Ok, It might have been the Uber keynote then. But the bottom line is that there are companies that are using extremely large state to hold data that you need to perform calculations against effectively.

For example, I made a program that took in messages that with an unique ID and a value field(int). I then had a stateful function that was keyed by the ID of the received message and every message I received for that ID would be added to a stateful value object, updating the the total for that ID. You could make a stateful list object to hold all the messages you received if you needed that. An alternative to that is to use a "new age" database that is designed for quick read/writes, like Cassandra, to store that. But that approach comes with its own limitations because of the I/O (long story short, Flink and Cassandra could handle lots of dat fast, the network bandwidth could not).

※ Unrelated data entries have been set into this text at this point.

### src/rtl/mem_arbiter.sv
`default_nettype none
// ============================================================================
// Module   : mem_arbiter
// Brief    : Single-port RAM arbiter for CPU fetch and data ports, data
//            priority with a fetch starvation guard, registered read data.
// Revision : 1.0
// ============================================================================
module mem_arbiter #(
    parameter int ADDR_W     = 32,
    parameter int DATA_W     = 32,
    parameter int MEM_LAT    = 1,
    parameter int STARVE_MAX = 4
) (
    input  logic              sys_clk,
    input  logic              sys_rst,
    input  logic              if_req,
    input  logic [ADDR_W-1:0] if_addr,
    output logic [DATA_W-1:0] if_rdata,
    output logic              if_done,
    input  logic              d_req,
    input  logic              d_we,
    input  logic [ADDR_W-1:0] d_addr,
    input  logic [DATA_W-1:0] d_wdata,
    output logic [DATA_W-1:0] d_rdata,
    output logic              d_done,
    output logic              mem_en,
    output logic              mem_we,
    output logic [ADDR_W-1:0] mem_addr,
    output logic [DATA_W-1:0] mem_wdata,
    input  logic [DATA_W-1:0] mem_rdata
);

    typedef enum logic [1:0] {
        S_IDLE = 2'd0,
        S_WAIT = 2'd1,
        S_DONE = 2'd2
    } state_t;

    localparam logic [2:0] c_LAT_INIT   = 3'(MEM_LAT - 1);
    localparam logic [3:0] c_STARVE_MAX = 4'(STARVE_MAX);

    state_t            r_state;
    state_t            w_next_state;
    logic [2:0]        r_lat_cnt;
    logic [3:0]        r_starve_cnt;
    logic              r_gnt_d;
    logic              r_gnt_we;
    logic [DATA_W-1:0] r_if_rdata;
    logic [DATA_W-1:0] r_d_rdata;
    logic              w_issue;
    logic              w_pick_d;
    logic              w_contested;

    always_comb begin
        w_next_state = r_state;
        w_contested  = if_req && d_req;
        w_pick_d     = d_req && !(w_contested && (r_starve_cnt == c_STARVE_MAX));
        w_issue      = 1'b0;
        mem_en       = 1'b0;
        mem_we       = 1'b0;
        mem_addr     = '0;
        mem_wdata    = '0;
        if_done      = 1'b0;
        d_done       = 1'b0;
        case (r_state)
            S_IDLE: begin
                // Issue is suppressed under reset so the strobe never leaks
                if (!sys_rst && (if_req || d_req)) begin
                    w_issue      = 1'b1;
                    mem_en       = 1'b1;
                    mem_we       = w_pick_d && d_we;
                    mem_addr     = w_pick_d ? d_addr : if_addr;
                    mem_wdata    = w_pick_d ? d_wdata : '0;
                    w_next_state = S_WAIT;
                end
            end
            S_WAIT: begin
                if (r_lat_cnt == 3'd0) begin
                    w_next_state = S_DONE;
                end
            end
            S_DONE: begin
                d_done       = r_gnt_d && !sys_rst;
                if_done      = !r_gnt_d && !sys_rst;
                w_next_state = S_IDLE;
            end
            default: w_next_state = S_IDLE;
        endcase
    end

    always_ff @(posedge sys_clk) begin
        if (sys_rst) begin
            r_state      <= S_IDLE;
            r_lat_cnt    <= 3'd0;
            r_starve_cnt <= 4'd0;
            r_gnt_d      <= 1'b0;
            r_gnt_we     <= 1'b0;
            r_if_rdata   <= '0;
            r_d_rdata    <= '0;
        end else begin
            r_state <= w_next_state;
            case (r_state)
                S_IDLE: begin
                    if (w_issue) begin
                        r_gnt_d   <= w_pick_d;
                        r_gnt_we  <= w_pick_d && d_we;
                        r_lat_cnt <= c_LAT_INIT;
                        // Only a data win over a waiting fetch counts toward starvation
                        if (w_pick_d && w_contested) begin
                            if (r_starve_cnt != c_STARVE_MAX) begin
                                r_starve_cnt <= r_starve_cnt + 4'd1;
                            end
                        end else begin
                            r_starve_cnt <= 4'd0;
                        end
                    end
                end
                S_WAIT: begin
                    if (r_lat_cnt != 3'd0) begin
                        r_lat_cnt <= r_lat_cnt - 3'd1;
                    end else if (r_gnt_d) begin
                        if (!r_gnt_we) begin
                            r_d_rdata <= mem_rdata;
                        end
                    end else begin
                        r_if_rdata <= mem_rdata;
                    end
                end
                default: ;
            endcase
        end
    end

    assign if_rdata = r_if_rdata;
    assign d_rdata  = r_d_rdata;

endmodule
`default_nettype wire

### config.mk
export PLATFORM = sky130hd
export DESIGN_NAME = mem_arbiter
export DESIGN_NICKNAME = d
export VERILOG_FILES = /design/src/rtl/mem_arbiter.sv
export SDC_FILE = /design/constraint.sdc
export NUM_CORES = 1
export LEC_CHECK = 0
export BUFFER_PORTS_ARGS = -buffer_cell sky130_fd_sc_hd__buf_2
export CAP_MARGIN = 20
export CORE_AREA = 2 2 103 105
export CTS_BUF_LIST = sky130_fd_sc_hd__clkbuf_4 sky130_fd_sc_hd__clkbuf_8
export CTS_CLUSTER_SIZE = 28
export DETAILED_ROUTE_END_ITERATION = 12
export DIE_AREA = 0 0 105 107
export PLACE_DENSITY = 0.74
export SYNTH_ARGS = -nofsm -noshare
export SYNTH_HDL_FRONTEND = slang
export SYNTH_SLANG_ARGS = --single-unit
### constraint.sdc
create_clock -name sys_clk -period 4.42 [get_ports sys_clk]
set_input_delay 0 -clock sys_clk [delete_from_list [all_inputs] [get_ports sys_clk]]
set_output_delay 0 -clock sys_clk [all_outputs]
set_load 0.03 [all_outputs]
-- Yosys cells after proc, flatten, opt, wreduce, memory -nomap -nowiden
Cells that the tools add are included.
- magnitude comparators: 0
- div/mod/pow operators: 0
- shift-type cells: 0
- muxes and demuxes: 20
- multiply operators: 0
- $add $sub $neg: 2
- reduce and logical (&&, ||, !) cells: 22
- bitwise gates (word level): 3
- equal/unequal tests: 9
- operator list (kind ; number):
    two-way mux 32 bit ; 6
    AND reduction 3 bit ; 3
    logical AND 1 bit ; 8
    two-way mux 4 bit ; 2
    inequality test 2 bit, second input constant ; 4
    two-way mux 1 bit ; 6
    two-way mux 3 bit ; 2
    one-hot mux 3 bit (2 select lines) ; 1
    adder 4 x 1 -> 4 bit, second input constant ; 1
    equality test 4 x 3 -> 1 bit, second input constant ; 1
    two-way mux 2 bit ; 2
    inequality test 4 x 3 -> 1 bit, second input constant ; 1
    one-hot mux 2 bit (2 select lines) ; 1
    AND reduction 2 bit ; 2
    AND reduction 4 bit ; 1
    zero test 1 bit ; 3
    zero test 3 bit ; 1
    NOT 1 bit ; 3
    nonzero test 3 bit ; 1
    subtractor 3 x 1 -> 3 bit, second input constant ; 1
    equality test 2 x 1 -> 1 bit, second input constant ; 1
    equality test 2 bit, second input constant ; 1
    zero test 2 bit ; 1
    inequality test 2 x 1 -> 1 bit, second input constant ; 1
    2 further kinds ; 2
- ROM bits: 0
- memories kept: 0
- memory bits (writable): 0
- word-level logic and storage cells: 63
- register bits after elaboration: 75
- output and inout bits: 132
- bits in latches: 0

-- Logic depth before layout (Yosys ltp)
Gate-level depths: netlist (run 1).
- depth in word-level cells: 7
- mapped depth: 8
- mapped depth without buffers: 6

-- Least setup slack after synthesis (run 1)
OpenSTA, ideal clock, no wires.
- kind: register -> output
- start point: register r_state[1]
- end point: output mem_addr[0]
- cell stages (with the launch flop): 7
- slack: 2.657 ns
- arrival: 1.763 ns
- path buffers: 3
- cells stage by stage: dfxtp_1 -> buf_4 -> nor3_2 -> buf_2 -> buf_4 -> nand3_1 -> o21ai_0
- cells in the longest elaborated chain, start to end: 2
- ends and longest elaborated chain (what ; RTL line ; RTL):
    start: declaration ; 42 ; state_t r_state;
    start signal: assignment ; 101 ; r_state <= w_next_state;
    zero test 2 bit ; 65 ; case (r_state)
    two-way mux 32 bit ; 65 ;
    end: declaration ; 28 ; output logic [ADDR_W-1:0] mem_addr,
No other way between the ends.

-- Worst setup path after layout (run 1)
- start point: register r_state[1]
- end point: output mem_we
- cells in the longest elaborated chain, start to end: 2
- ends and longest elaborated chain (what ; RTL line ; RTL):
    zero test 2 bit ; 65 ;
    two-way mux 1 bit ; 65 ;
    end: declaration ; 27 ; output logic mem_we,
No other way between the ends.

==> metrics.md, run 1 <==
| Metric | Value |
|---|---|
| Final setup vio count | 0 |
| Post-layout min period | 2.475 ns |
| Flop pwr share | 42.8% |
| Syn. warnings | 0 |
| Worst slew margin | 28.13% |
| FMAX | 404.0 MHz |
| RSZ-0062 raised after global routing | no |
| DRT antenna net count | 0 |
| Syn_nets | roughly 660 |
| Post-synthesis sequential area ratio | 39.25% |
| Diodes inserted | 0 |
| Req. time, crit path | around 4.4 ns |
| Die Span Y | 107 um |
| Worst reg2reg setup slack | 2.26 ns |
| WP data arrival | 2.48 ns |
| Starting Density | 37.90% |
| Avg Synthesized Cell Area | 7.356 sq um |
| Global placer's final weighted congestion | 0.7745 |
| Pint | 1.132 mW |
| Total gr overflow | 0 |
| CTS sink cnt | 75 |
| Reg2Reg Depth | 3 |
| Leak | 2.745 nW |
| DR vias/cell | around 5.3 |
| Worst setup EP type | primary output |
| Pwr dens | ~290 nW/um^2 |
| Slew @ Worst Pin | 1.073 ns |
| Comb pwr share | between 20% and 30% |
| TritonCTS buffer count | 9 |
| Initial drt markers | 442 |
| # DRC | 0 |
| Clock Skew | 0.01169 ns |
| Routed via count | about 5,000 |
| Initial antenna violation count | 1 |
| Post-synth ARST share | 0% |
| Hold Path Stages | 3 |
| Crit Path Class | flop to primary output |
| Status | finished, final reports clean |
| Final Hold Fails | 0 |
| Vias in the first global route | 4,459 |
| Design area | 5736 sq um |
| Core Box Area | 10,090 sq um |
| Rows | 37 |
| Largest net degree at the start of global routing | 85 |
| Share of cells above drive strength 1 | 37.77% |
| Hpwl dp | 9.574 mm |
| Max Cap Viol | 0 |
| Postcts setup bufs | 0 |
| Clock Latency Late Sink | 0.34 ns |
| Die width | 105 um |
| Worst hold path type | input port to flop |
| First drt pass iteration count | 7 |
| Setup TNS Final | 0 ns |
| Synthesized area | 3825 sq um |
| CTS H-tree lvls | 3 |
| GRT Overall Usage | 22.88% |
| Clk pwr share | 32.4% |
| Boundary pin count | 265 |
| Final net count | 913 |
| Post-synth EDFFs | 0 |
| Number of synthesized register bits | between 70 and 80 |
| Main synth FF type | dfxtp_1 |
| Critical Path Fanout Max | 33 |
| Die Footprint | between 10,000 and 15,000 sq um |
| CTS tree | done |
| Max Slew Vio Count | 0 |
| WL final | about 14 mm |
| Area Overhead vs Synth | 49.95% |
| Count of cell types in the netlist | 38 |
| Hold Buf Count CTS | 34 |
| Longest Clk Path Bufs | 2 |
| Area post-placement | 5122 sq um |
| Switch Pwr | 0.5256 mW |
| PostCTS Resize Cnt | 0 |
| Final worst path period share | 56.00% |
| First-pass GRT wire length | between 20 and 25 mm |
| Startpoint types | flop |
| Root Driver | clkbuf_8 |
| IO buf count | 264 |
| Syn Inst Count | 520 |
| Peak supply drop | 0.0001978 V |
| Clk pin slew, worst setup/hold paths | 0.07 ns |
| Setup ws final | 1.945 ns |
| Wire per inst | 15.14 um |
| Place WS | between 2 and 2.5 ns |
| Switching portion of total power | 31.71% |
critical path, stage by stage, from the launching register on:
cell,delay (ns)
dfxtp_1,0.46
nor4b_4,1.00
nand2_1,0.31
nor2_1,0.16
buf_2,0.22
flip-flops by register name, indices dropped and copies added (netlist names):
name and cells:
r_lat_cnt 3, r_gnt_d 1, d_rdata 32, r_state 2, r_starve_cnt 4, r_gnt_we 1, if_rdata 32
power by group through the flow:
stage | combinational (mW) | clock, mW | sequential [mW]
final | 0.411 | 0.538 | 0.709
after global routing | 0.440 | 0.571 | 0.712
after CTS | 0.399 | 0.551 | 0.709
after detailed placement | 0.375 | 0 | 0.725
after global placement | 0.363 | 0 | 0.723
after floorplan | 0.210 | 0 | 0.752
cell families after synthesis:
| family | after synthesis | share of synthesized area, % |
|---|---|---|
| AOI/OAI and AO/OA | 143 | 19.46 |
| adders and majority gates | 4 | 1.309 |
| buffers and inverters | 70 | 8.178 |
| DFF | 75 | 39.25 |
| and+or+nand+nor | 228 | 31.80 |
per-layer routing:
| layer | track usage (%) | vias up | part of all wire [%] |
|---|---|---|---|
| met5 | 0 | - | 0.094 |
| met2 | 42.16 | 194 | 51 |
| li1 | - | 2364 | - |
| met3 | 4.438 | 27 | 5.7 |
| met1 | 26.83 | 2288 | 41 |
| met4 | 6.762 | 2 | 1.9 |
Yosys cell counts (5+ instances only):
| cell type | n | share of area [%] |
|---|---|---|
| buf_1 | 7 | 0.69 |
| and3_1 | 32 | 5.2 |
| nand4_1 | 32 | 5.2 |
| buf_2 | 19 | 2.5 |
| clkbuf_1 | 30 | 2.9 |
| buf_4 | 5 | 0.98 |
| a21oi_1 | 68 | 8.9 |
| inv_1 | 7 | 0.69 |
| dfxtp_1 | 75 | 39 |
| o21ai_0 | 64 | 8.4 |
| nor2_1 | 5 | 0.49 |
| nand2_1 | 68 | 6.7 |
| nand3_1 | 65 | 8.5 |
final timing paths:
check | from | to
min reg2reg | if_rdata[21]$_SDFFE_PP0P_ | if_rdata[21]$_SDFFE_PP0P_
max reg2reg | r_state[1]$_SDFFE_PP0P_ | r_starve_cnt[2]$_SDFFE_PP0P_
min | sys_rst | r_state[1]$_SDFFE_PP0P_
max | r_state[1]$_SDFFE_PP0P_ | mem_we
cells in the final DEF (no fill, tap or decap), types with 3 or more instances in the layout:
| master | count |
|---|---|
| o32ai_1 | 3 |
| inv_1 | 7 |
| nand2b_1 | 4 |
| ha_1 | 4 |
| nor2_1 | 5 |
| dfxtp_1 | 75 |
| buf_4 | 5 |
| o211ai_1 | 3 |
| nand3_1 | 65 |
| buf_16 | 3 |
| o21ai_0 | 64 |
| a21oi_1 | 68 |
| buf_2 | 264 |
| and3_1 | 32 |
| nand2_1 | 68 |
| dlygate4sd3_1 | 34 |
| nand4_1 | 32 |
| clkbuf_8 | 10 |
stage by stage:
stage / hold slack [ns] / power, mW / util [%] / instances
5_1_grt: 0.3832 / 1.723 / 56.83 / 917
6_report: 0.3622 / 1.658 / 56.83 / 917
3_3_place_gp: 0.2476 / 1.086 / 50.48 / 863
3_5_place_dp: 0.2554 / 1.099 / 50.76 / 864
4_1_cts: 0.3453 / 1.659 / 56.14 / 914
2_1_floorplan: 0.1360 / 0.9620 / - / 520
cell type report:
class | instances | area [sq um]
timing repair buffer | 307 | 1797
sequential | 75 | 1501
tap | 136 | 170.2
multi-input combinational | 375 | 2034
clock inverter | 4 | 50.05
fill | 930 | 4357
inverter | 8 | 30.03
clock buffer | 12 | 152.6
No activity file was read; power rests on OpenSTA's default activity.
==> run 2, diff against run 1 <==
Settings changed: ABC_AREA set to 1, CORE_AREA 2 2 103 105 to 2 2 102 104, DIE_AREA 0 0 105 107 to 0 0 104 106, PLACE_DENSITY 0.74 to 0.73.
Clock period 4.42 ns to 2.32 ns, I/O delays scaled along.
==> run 2 against run 1 <==
Area after synthesis shrank 5.9%. Critical endpoint is now mem_addr[19]. Critical path type unchanged. Cell count is 5.7% higher. Combinational power increased by 120%. Synthesized cell count up 5.0%.
==> metrics.md, run 2 <==
| Metric | Value |
|---|---|
| Syn Inst Count | 546 (+5.0%) |
| Mux contribution to synthesized area | 0% (unchanged) |
| Reg2Reg Depth | 8 (+5) |
| Avg Synthesized Cell Area | 6.593 sq um (-10%) |
| Place WS | 0.4368 ns (-1.770 ns) |
| Vias in the first global route | 4,106 (-7.9%) |
| Clock Latency Late Sink | 0.34 ns (about the same) |
| Post-synth ARST share | 0% (unchanged) |
| Setup TNS Final | 0 ns (unchanged) |
| Max layer used | met5 |
| Post-synth EDFFs | 0 (unchanged) |
| Met3 Wirelength | 959 um (+21%) |
| Share of cells above drive strength 1 | 35.89% (-1.9 points) |
| Number of synthesized register bits | 75 (unchanged) |
| Count of cell types in the netlist | 23 (-39%) |
| Area Overhead vs Synth | 51.93% |
| IO buf count | 264 (unchanged) |
| Startpoint types | flop |
| TritonCTS buffer count | 9 (unchanged) |
| Hold Path Stages | 3 (unchanged) |
| Largest net degree at the start of global routing | 68 (-20%) |
| Worst slew margin | 60.62% (+32 points) |
| Met1 wire length | 4.966 mm (-13%) |
| Routed via count | 4,375 (-10%) |
| CTS tree | done |
| WL final | 12.28 mm (-12%) |
| Rows | 37 (unchanged) |
| Commonest cells post-synth | nor2_1, o21ai_0, dfxtp_1 |
| Post-synthesis sequential area ratio | 41.71% (+2.5 points) |
| Peak supply drop | 0.0004326 V (+120%) |
| Die Footprint | 11,020 sq um (-1.9%) |
| Clk pin slew, worst setup/hold paths | 0.07 ns (about the same) |
| Post-layout min period | about 2.1 ns |
| Worst hold path type | input port to flop |
| Post-Route Utilization | 54.69% (-2.1 points) |
| RSZ-0062 raised after global routing | no |
| Die Span Y | 106 um (-0.93%) |
| Slew @ Worst Pin | 0.5898 ns (-0.4836 ns) |
| Synth Area in Compound Gates | 14.18% (-5.3 points) |
| Core Box Area | 10000 sq um (-0.92%) |
| Max Cap Viol | 0 (unchanged) |
| Longest Clk Path Bufs | 2 (unchanged) |
| RR Endpoint | d_rdata[18]$_SDFFE_PP0P_ |
| Worst setup EP type | primary output |
| Req. time, crit path | 2.32 ns (-2.10 ns) |
| Crit Path Class | flop to primary output |
| Diodes inserted | 0 (unchanged) |
| Worst reg2reg setup slack | 0.40 ns (-1.86 ns) |
| Starting Density | 36.00% (-1.9 points) |
| DRT antenna net count | 0 (unchanged) |
| Critical Path Start | r_starve_cnt[0]$_SDFFE_PP0P_ |
| Root Driver | clkbuf_8 |
| Main synth FF type | dfxtp_1 |
| Critical Path Fanout Max | 33 (unchanged) |
| CTS sink cnt | 75 (unchanged) |
| First-pass GRT wire length | 19.79 mm (-8.4%) |
| First drt pass iteration count | 4 (-3) |
| Cell taking the most area after synthesis | dfxtp_1 |
| Commonest non-fill, non-tap cell in the layout | buf_2 |
| RR Startpoint | r_lat_cnt[0]$_SDFFE_PP0P_ |
| Die width | 104 um (-0.95%) |
| Cell count after placement | 920 (+6.5%) |
| Hold Slack | 0.04236 ns (-0.3198 ns) |
| Global placer's final weighted congestion | 0.8732 (+13%) |
| Area post-placement | 4925 sq um (-3.9%) |
| Setup ws final | 0.2130 ns (-1.732 ns) |
| Leak | 3.088 nW (+13%) |
| Design area | 5469 sq um (-4.6%) |
| DR vias/cell | 4.515 (-15%) |
| Adder-cell area share of the yosys netlist | 1.390% (+0.082 points) |
| Most frequent cells in the layout | buf_2, nor2_1, o21ai_0, dfxtp_1, inv_1 |
| Wire per inst | 12.67 um (-16%) |
| Clock Skew | 0.01281 ns (+0.001118 ns) |
| Initial drt markers | 301 (-32%) |
| Syn_nets | 683 (+4.0%) |
| Pwr dens | 606.6 nW/um^2 (+110%) |
| Status | finished, final reports clean |
| Hpwl dp | 8.819 mm (-7.9%) |
| Final net count | 965 (+5.7%) |
| CTS H-tree lvls | 3 (unchanged) |
| Syn. warnings | 0 (unchanged) |
| Crit path to | mem_addr[19] |
| Top-count cell post-synth | nor2_1 |
| Final worst path period share | 90.82% |
| WP data arrival | 2.11 ns (-0.37 ns) |
| Area share of the largest cell type after synthesis | 41.71% (+2.5 points) |
| Total gr overflow | 0 (unchanged) |
| Post-Synth XOR/XNOR Area | 0.2433% (+0.24 points) |
| Final setup vio count | 0 (unchanged) |
| Synth area leaders | dfxtp_1, nor2_1, o21ai_0 |
| Initial antenna violation count | 1 (unchanged) |
| Final Hold Fails | 0 (unchanged) |
| Cell Count, Final, Fillers Out | 969 (+5.7%) |
| Synthesized area | 3600 sq um (-5.9%) |
| Largest family of logic cells by synthesized area | simple AND/OR/NAND/NOR gates |
| GRT Overall Usage | 21.72% (-1.2 points) |
| # DRC | 0 (unchanged) |
| Final Power | 3.318 mW (+100%) |
| Wire length on met2 | 6.088 mm (-14%) |
| Boundary pin count | 265 (unchanged) |
| Synth Area in Simple Gates | 31.28% (-0.51 points) |
| Max Slew Vio Count | 0 (unchanged) |
| FMAX | 474.6 MHz |
run 2: area by class of cell:
class,count,area (sq um)
inverters,49,183.9
clock buffers,10,137.6
well taps,136,170.2
multi-input cells,389,1700
clock inverters,6,71.32
fillers,1007,4531
flip-flops and latches,75,1501
repair buffers,304,1704
run 2: timing repair:
item,in CTS,in global routing
hold buffers,33,0
resized for setup,0,1
setup buffers,0,0
endpoints found under the setup margin,0,17
hold endpoints to repair,70,0
run 2: critical path, stage by stage (launching register included):
cell and delay, ns:
dfxtp_1 0.39, inv_1 0.07, ha_1 0.21, nand2_1 0.07, nor2_1 0.05, nor2_2 0.14
buf_4 0.35, nor2_1 0.07, nor2_1 0.19, buf_2 0.24
run 2: cells by family after synthesis:
logic type	count (synthesis)
AND/OR/NAND/NOR	282
adder cells (fa/ha/maj)	4
XOR/XNOR	1
buffers and inverters	82
flip-flops	75
AO/OA/AOI/OAI	102
run 2: worst min path at each step:
stage	from	slack [ns]	endpoint
global route	d_we	0.04	r_gnt_we$_SDFFE_PP0P_
CTS	d_we	0.04	r_gnt_we$_SDFFE_PP0P_
finish	d_we	0.04	r_gnt_we$_SDFFE_PP0P_
floorplan	mem_rdata[4]	0.13	d_rdata[4]$_SDFFE_PP0P_
detailed placement	mem_rdata[21]	0.24	d_rdata[21]$_SDFFE_PP0P_
global placement	mem_rdata[15]	0.24	d_rdata[15]$_SDFFE_PP0P_
run 2: metal layers:
metal  GRT usage (%)  vias to the layer above
met1           25.43                     1927
met4           7.625                        2
met2           38.72                      173
li1                -                     2254
met5               0                        -
met3           5.273                       19
run 2: where the power goes:
part / switching, mW / internal (mW) / total (mW)
clock network: 0.498 / 0.535 / 1.03
logic: 0.583 / 0.308 / 0.891
registers: 0.0376 / 1.36 / 1.39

So keeping all that data in state in flink can be done and used well and has many benefits.

The one thing that I have to caveat this with is that I do not know if Flink's state has the same sort of failsafes like that of Cassandra or Kafka. Whereas they replicate their data across nodes so that if one goes down, then the others can handle everything and repopulate the other node when it is restarted. Flink's state can be stored on a remote backend like an s3 bucket or hdfs (see: https://ci.apache.org/projects/flink/flink-docs-release-1.4/ops/state/state_backends.html), but I do not know if there is replication of the state. So if the state is stored all on one node that goes down, if it is gone for good or is backed up on another node. That is something to look into more since that should be a big decision in your choice.

Hope that at least gave you some info and a brief idea of what questions to ask.